**PROBLEM DETAILS**
In the records below, find each line with "takes" and copy it.

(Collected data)
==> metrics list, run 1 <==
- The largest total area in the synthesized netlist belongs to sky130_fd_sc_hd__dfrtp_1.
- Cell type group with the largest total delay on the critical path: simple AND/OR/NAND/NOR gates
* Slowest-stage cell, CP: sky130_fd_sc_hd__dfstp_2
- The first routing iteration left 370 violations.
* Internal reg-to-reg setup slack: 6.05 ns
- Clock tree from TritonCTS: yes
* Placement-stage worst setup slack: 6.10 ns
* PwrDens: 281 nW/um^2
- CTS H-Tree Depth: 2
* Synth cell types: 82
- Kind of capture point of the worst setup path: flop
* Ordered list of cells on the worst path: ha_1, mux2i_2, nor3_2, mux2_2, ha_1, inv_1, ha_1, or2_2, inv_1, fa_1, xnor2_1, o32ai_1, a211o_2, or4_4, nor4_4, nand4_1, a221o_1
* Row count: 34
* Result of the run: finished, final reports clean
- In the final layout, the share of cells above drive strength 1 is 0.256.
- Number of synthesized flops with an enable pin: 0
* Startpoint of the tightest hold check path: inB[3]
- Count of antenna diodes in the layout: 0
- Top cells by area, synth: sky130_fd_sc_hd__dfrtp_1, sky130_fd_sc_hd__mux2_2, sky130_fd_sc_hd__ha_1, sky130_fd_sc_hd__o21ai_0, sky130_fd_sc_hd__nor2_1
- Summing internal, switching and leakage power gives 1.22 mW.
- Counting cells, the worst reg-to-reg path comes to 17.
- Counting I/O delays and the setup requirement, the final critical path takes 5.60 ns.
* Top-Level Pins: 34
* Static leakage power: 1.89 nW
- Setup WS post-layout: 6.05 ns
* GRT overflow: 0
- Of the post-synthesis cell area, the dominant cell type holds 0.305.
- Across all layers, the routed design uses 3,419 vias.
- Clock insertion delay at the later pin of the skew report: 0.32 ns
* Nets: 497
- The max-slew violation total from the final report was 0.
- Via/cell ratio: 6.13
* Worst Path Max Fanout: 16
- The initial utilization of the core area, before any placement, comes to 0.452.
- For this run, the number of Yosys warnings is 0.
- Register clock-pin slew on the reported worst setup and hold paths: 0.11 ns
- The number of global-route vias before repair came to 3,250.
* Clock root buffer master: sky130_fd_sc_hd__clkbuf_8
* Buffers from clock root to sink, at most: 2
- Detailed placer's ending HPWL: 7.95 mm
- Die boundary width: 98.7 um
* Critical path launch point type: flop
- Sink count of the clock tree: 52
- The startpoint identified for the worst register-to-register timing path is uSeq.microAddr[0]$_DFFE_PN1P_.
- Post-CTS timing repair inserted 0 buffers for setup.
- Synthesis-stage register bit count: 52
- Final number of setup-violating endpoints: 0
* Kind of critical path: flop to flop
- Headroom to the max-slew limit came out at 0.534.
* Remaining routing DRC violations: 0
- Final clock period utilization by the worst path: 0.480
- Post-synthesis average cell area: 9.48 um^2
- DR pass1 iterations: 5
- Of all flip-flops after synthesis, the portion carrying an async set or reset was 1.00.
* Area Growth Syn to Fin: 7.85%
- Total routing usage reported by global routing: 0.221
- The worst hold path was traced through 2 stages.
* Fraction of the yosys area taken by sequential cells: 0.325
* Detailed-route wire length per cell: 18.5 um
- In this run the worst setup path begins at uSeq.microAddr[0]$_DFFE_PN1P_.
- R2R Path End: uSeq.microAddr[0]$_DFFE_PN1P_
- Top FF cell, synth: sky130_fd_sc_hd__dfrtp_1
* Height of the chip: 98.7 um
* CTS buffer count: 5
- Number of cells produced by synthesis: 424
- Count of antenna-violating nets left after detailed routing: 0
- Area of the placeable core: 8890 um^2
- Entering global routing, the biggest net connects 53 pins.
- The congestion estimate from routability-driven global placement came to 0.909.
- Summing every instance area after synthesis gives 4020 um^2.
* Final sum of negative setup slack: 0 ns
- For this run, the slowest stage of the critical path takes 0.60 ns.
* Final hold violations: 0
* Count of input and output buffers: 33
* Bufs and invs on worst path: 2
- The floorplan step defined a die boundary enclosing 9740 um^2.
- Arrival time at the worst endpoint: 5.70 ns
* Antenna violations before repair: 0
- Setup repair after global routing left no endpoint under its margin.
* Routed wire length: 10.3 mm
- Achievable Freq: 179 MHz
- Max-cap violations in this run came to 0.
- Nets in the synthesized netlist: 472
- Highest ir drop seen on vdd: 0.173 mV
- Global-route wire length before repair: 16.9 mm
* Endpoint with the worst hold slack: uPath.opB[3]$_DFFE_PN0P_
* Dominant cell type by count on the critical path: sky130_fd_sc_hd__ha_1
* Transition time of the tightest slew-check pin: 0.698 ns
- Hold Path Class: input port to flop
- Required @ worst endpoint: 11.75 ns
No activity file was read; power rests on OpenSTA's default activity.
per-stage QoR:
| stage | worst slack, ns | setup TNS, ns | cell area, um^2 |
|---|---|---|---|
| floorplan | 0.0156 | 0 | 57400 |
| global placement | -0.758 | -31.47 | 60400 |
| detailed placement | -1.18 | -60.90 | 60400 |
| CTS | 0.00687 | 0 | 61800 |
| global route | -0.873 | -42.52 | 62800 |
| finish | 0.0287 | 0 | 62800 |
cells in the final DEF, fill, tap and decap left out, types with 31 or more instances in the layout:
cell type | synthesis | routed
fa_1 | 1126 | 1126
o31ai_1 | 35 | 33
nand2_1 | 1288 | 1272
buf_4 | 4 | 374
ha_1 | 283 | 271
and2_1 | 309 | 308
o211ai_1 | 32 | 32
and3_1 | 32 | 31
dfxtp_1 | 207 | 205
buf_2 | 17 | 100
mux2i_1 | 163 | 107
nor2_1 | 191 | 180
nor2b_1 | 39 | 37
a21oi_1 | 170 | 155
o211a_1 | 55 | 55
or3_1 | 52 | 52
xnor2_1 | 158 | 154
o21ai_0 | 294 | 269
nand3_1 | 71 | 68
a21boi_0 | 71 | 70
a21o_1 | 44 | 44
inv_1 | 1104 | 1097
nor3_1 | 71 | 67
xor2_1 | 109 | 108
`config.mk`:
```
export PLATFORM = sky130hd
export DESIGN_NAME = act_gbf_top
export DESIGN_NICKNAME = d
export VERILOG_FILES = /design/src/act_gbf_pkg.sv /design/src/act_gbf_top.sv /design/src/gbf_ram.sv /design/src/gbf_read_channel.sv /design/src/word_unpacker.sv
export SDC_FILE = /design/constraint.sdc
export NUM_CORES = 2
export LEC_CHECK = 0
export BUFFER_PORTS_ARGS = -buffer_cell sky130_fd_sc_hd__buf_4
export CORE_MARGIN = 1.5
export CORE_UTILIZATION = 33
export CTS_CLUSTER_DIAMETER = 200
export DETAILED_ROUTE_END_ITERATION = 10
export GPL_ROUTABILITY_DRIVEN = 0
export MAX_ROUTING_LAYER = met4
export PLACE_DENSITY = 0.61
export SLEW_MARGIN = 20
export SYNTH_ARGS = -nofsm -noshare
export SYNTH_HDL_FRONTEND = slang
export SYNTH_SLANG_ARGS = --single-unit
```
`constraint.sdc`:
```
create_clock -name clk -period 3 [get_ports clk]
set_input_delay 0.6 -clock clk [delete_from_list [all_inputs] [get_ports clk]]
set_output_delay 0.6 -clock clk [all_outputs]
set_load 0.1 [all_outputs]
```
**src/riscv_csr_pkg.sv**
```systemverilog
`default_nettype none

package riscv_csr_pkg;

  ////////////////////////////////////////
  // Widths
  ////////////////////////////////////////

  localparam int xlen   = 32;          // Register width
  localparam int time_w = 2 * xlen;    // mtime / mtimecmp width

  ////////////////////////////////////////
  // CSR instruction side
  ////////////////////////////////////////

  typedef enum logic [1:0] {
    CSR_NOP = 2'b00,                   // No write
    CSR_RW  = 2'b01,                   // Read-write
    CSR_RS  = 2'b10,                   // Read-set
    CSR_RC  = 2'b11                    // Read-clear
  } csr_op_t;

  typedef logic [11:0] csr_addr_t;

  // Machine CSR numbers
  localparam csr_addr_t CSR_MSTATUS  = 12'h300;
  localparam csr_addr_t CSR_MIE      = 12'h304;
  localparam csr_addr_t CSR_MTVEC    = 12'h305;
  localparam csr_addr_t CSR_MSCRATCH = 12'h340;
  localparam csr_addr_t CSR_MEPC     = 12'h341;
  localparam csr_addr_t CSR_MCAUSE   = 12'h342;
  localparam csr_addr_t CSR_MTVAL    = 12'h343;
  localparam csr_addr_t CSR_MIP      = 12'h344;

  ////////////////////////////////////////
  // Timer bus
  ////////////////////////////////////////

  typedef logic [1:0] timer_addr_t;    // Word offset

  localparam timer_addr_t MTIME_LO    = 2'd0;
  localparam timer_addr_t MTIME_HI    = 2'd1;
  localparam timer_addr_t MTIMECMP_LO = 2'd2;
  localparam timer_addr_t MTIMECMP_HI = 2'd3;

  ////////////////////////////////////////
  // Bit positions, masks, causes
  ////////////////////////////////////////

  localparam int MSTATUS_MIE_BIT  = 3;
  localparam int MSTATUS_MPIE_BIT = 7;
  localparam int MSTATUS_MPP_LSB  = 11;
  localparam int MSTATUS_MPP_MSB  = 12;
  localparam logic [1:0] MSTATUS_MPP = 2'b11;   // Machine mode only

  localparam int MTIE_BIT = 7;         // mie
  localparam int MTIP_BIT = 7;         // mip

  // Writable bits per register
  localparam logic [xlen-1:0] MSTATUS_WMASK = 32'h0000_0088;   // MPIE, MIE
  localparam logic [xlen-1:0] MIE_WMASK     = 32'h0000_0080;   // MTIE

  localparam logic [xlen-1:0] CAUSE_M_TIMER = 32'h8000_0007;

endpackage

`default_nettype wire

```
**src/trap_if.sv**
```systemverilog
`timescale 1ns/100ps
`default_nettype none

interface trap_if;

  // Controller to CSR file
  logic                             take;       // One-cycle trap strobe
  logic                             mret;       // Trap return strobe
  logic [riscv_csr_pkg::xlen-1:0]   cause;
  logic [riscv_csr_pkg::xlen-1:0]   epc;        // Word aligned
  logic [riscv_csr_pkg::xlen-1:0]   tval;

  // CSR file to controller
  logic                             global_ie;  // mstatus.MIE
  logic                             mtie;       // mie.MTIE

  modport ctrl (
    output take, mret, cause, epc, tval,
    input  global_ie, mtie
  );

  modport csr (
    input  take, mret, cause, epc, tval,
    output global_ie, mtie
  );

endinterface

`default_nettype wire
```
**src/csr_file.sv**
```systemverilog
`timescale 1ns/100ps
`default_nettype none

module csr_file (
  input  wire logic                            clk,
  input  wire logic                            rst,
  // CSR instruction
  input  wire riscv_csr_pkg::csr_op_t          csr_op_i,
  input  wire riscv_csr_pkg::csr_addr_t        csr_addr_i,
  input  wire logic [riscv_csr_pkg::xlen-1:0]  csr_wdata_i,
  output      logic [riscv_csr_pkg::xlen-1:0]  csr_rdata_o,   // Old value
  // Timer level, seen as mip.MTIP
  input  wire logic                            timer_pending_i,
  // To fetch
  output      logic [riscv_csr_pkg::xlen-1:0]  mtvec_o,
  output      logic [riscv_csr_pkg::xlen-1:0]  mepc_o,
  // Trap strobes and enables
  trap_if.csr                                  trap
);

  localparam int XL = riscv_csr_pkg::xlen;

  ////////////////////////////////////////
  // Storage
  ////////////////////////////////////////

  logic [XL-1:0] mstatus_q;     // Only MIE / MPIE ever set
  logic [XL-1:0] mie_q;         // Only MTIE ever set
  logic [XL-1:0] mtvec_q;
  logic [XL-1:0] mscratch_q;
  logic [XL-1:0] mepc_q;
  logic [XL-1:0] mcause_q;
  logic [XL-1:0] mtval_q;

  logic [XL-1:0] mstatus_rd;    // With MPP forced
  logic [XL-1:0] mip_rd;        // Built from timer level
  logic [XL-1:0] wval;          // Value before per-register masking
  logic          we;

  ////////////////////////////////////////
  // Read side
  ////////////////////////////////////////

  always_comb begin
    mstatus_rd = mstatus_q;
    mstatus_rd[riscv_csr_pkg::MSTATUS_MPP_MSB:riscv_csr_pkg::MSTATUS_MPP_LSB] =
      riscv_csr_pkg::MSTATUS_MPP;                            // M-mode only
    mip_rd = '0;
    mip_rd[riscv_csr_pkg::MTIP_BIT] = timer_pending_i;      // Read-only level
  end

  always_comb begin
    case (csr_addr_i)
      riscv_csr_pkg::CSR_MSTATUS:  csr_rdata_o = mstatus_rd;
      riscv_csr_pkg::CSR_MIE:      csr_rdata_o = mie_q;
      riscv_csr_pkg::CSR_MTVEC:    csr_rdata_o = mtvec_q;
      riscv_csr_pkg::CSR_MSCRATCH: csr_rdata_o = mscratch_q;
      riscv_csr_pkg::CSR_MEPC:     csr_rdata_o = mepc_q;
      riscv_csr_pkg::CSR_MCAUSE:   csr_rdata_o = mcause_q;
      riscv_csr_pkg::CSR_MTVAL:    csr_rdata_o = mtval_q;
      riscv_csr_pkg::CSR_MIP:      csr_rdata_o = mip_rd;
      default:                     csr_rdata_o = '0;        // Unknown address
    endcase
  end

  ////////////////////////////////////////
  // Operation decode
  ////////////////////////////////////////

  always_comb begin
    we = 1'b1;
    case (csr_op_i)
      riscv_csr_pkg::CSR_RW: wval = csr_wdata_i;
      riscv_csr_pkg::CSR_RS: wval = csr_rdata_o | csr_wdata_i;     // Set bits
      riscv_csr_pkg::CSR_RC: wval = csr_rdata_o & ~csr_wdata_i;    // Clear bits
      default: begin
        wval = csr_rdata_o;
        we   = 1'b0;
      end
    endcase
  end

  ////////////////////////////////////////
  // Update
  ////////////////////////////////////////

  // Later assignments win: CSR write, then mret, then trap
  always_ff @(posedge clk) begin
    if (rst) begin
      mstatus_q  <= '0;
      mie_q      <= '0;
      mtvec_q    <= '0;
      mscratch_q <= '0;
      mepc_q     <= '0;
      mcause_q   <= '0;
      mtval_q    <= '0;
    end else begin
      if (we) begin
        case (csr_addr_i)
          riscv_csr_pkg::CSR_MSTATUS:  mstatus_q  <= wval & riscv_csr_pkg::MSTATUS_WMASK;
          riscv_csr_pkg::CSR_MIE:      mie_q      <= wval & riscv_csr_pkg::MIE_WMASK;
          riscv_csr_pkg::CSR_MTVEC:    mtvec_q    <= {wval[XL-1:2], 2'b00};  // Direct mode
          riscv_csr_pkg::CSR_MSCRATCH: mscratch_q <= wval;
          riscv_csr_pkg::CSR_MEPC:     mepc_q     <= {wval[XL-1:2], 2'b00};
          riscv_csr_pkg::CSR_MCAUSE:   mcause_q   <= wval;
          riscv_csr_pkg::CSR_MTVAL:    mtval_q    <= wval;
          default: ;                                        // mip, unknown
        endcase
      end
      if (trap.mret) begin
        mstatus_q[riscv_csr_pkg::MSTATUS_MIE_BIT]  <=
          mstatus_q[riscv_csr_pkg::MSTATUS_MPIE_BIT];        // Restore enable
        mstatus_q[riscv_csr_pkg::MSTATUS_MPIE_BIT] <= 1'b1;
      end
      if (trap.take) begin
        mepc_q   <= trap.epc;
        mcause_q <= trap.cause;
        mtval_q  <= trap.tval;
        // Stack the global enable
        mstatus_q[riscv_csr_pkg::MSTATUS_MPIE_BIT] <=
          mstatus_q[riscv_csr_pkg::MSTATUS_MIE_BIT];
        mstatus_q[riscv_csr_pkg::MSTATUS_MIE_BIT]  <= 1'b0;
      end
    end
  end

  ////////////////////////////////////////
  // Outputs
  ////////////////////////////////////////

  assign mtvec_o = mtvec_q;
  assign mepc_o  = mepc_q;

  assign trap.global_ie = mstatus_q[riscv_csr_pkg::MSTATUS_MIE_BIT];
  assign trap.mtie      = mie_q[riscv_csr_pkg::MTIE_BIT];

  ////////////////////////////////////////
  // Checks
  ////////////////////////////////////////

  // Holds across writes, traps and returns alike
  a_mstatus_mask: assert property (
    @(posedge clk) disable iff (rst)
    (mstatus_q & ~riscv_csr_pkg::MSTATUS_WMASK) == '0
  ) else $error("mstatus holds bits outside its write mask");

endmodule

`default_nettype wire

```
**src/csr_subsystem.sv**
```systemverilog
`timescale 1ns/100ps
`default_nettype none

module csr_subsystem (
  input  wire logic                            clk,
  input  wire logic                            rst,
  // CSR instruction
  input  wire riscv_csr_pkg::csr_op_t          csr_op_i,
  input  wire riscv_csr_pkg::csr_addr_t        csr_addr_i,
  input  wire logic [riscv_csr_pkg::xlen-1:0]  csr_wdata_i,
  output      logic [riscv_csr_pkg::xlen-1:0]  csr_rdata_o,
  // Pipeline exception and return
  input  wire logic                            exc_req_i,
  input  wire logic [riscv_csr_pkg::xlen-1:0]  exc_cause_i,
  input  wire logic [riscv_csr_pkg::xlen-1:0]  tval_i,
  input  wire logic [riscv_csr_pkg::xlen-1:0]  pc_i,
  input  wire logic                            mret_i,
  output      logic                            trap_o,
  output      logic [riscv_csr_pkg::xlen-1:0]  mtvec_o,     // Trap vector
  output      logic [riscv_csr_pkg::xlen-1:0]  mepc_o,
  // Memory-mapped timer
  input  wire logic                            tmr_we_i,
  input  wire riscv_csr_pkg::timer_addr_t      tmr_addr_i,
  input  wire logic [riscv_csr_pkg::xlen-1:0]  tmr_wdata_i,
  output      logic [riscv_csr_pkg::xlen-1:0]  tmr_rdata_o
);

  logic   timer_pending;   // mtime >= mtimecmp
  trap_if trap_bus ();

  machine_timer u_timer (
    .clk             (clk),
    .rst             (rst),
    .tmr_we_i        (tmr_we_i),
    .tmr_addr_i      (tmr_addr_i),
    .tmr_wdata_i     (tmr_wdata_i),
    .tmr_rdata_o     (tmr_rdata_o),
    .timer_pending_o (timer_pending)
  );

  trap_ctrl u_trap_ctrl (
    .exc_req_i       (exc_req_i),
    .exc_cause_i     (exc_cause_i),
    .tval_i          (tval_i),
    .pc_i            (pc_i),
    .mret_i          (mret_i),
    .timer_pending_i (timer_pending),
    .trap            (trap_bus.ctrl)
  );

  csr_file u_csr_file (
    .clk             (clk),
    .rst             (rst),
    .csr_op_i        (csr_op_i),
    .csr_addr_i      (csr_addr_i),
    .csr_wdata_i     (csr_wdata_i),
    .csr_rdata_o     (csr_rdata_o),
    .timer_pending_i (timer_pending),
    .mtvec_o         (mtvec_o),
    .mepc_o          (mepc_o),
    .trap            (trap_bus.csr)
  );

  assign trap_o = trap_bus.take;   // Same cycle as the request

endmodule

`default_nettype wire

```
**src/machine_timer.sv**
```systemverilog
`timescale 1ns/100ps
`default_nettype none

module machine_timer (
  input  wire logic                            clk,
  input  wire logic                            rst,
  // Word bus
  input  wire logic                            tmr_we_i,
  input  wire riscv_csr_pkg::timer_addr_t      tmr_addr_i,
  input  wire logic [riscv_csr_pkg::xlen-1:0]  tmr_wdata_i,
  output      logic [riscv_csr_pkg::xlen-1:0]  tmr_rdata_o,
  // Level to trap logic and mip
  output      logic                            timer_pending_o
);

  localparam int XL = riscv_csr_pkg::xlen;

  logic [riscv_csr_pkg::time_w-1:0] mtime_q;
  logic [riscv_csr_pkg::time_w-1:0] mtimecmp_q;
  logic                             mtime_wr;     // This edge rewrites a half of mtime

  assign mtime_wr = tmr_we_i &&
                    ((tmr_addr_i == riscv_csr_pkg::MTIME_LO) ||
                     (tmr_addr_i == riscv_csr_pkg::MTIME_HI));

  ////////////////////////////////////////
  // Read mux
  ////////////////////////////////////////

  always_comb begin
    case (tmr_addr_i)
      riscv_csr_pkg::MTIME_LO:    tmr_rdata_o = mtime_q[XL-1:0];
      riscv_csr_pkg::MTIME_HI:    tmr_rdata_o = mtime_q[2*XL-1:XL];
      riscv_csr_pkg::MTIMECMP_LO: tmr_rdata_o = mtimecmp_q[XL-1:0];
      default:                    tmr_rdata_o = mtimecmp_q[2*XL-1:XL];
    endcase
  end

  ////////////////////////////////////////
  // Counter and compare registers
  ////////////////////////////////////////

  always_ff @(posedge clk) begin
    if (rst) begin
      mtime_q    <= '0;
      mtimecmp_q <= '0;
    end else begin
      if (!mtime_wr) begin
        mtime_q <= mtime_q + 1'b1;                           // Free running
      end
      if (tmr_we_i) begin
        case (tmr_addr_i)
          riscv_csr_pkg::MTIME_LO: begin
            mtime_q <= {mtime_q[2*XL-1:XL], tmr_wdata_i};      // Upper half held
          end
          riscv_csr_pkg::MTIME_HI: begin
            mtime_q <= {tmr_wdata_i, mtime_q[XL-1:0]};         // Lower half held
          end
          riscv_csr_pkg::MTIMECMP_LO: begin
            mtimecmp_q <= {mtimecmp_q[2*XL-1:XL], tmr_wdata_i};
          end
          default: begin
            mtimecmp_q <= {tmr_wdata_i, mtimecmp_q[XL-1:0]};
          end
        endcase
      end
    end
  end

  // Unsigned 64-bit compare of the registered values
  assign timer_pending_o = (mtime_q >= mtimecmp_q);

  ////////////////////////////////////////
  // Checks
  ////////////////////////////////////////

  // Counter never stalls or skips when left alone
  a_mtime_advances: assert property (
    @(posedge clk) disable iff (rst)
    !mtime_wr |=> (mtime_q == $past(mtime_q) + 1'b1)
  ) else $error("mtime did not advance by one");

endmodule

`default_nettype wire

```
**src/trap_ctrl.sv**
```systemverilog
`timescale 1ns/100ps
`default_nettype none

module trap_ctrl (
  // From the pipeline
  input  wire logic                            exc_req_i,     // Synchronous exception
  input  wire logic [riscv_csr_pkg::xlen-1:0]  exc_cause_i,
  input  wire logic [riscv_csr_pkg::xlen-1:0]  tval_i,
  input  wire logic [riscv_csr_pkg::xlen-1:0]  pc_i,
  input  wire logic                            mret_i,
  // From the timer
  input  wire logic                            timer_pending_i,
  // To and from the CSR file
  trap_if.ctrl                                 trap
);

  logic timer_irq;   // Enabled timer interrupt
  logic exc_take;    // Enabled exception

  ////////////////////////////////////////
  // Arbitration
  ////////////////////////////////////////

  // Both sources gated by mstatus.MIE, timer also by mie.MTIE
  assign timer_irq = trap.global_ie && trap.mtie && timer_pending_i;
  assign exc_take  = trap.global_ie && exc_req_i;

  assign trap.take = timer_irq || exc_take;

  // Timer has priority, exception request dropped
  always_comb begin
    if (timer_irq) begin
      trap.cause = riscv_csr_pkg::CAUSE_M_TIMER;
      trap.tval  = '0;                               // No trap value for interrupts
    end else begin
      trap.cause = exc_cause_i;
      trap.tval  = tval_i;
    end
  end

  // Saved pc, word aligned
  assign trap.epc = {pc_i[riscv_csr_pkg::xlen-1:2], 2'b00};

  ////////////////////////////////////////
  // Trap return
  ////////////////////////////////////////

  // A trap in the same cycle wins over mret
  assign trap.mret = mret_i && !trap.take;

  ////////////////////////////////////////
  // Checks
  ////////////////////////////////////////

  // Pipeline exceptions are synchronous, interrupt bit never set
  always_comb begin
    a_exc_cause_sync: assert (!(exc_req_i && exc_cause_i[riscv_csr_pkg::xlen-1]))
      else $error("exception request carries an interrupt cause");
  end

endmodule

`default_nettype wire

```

**REPLY TO THE EXERCISE**
- Counting I/O delays and the setup requirement, the final critical path takes 5.60 ns.
- For this run, the slowest stage of the critical path takes 0.60 ns.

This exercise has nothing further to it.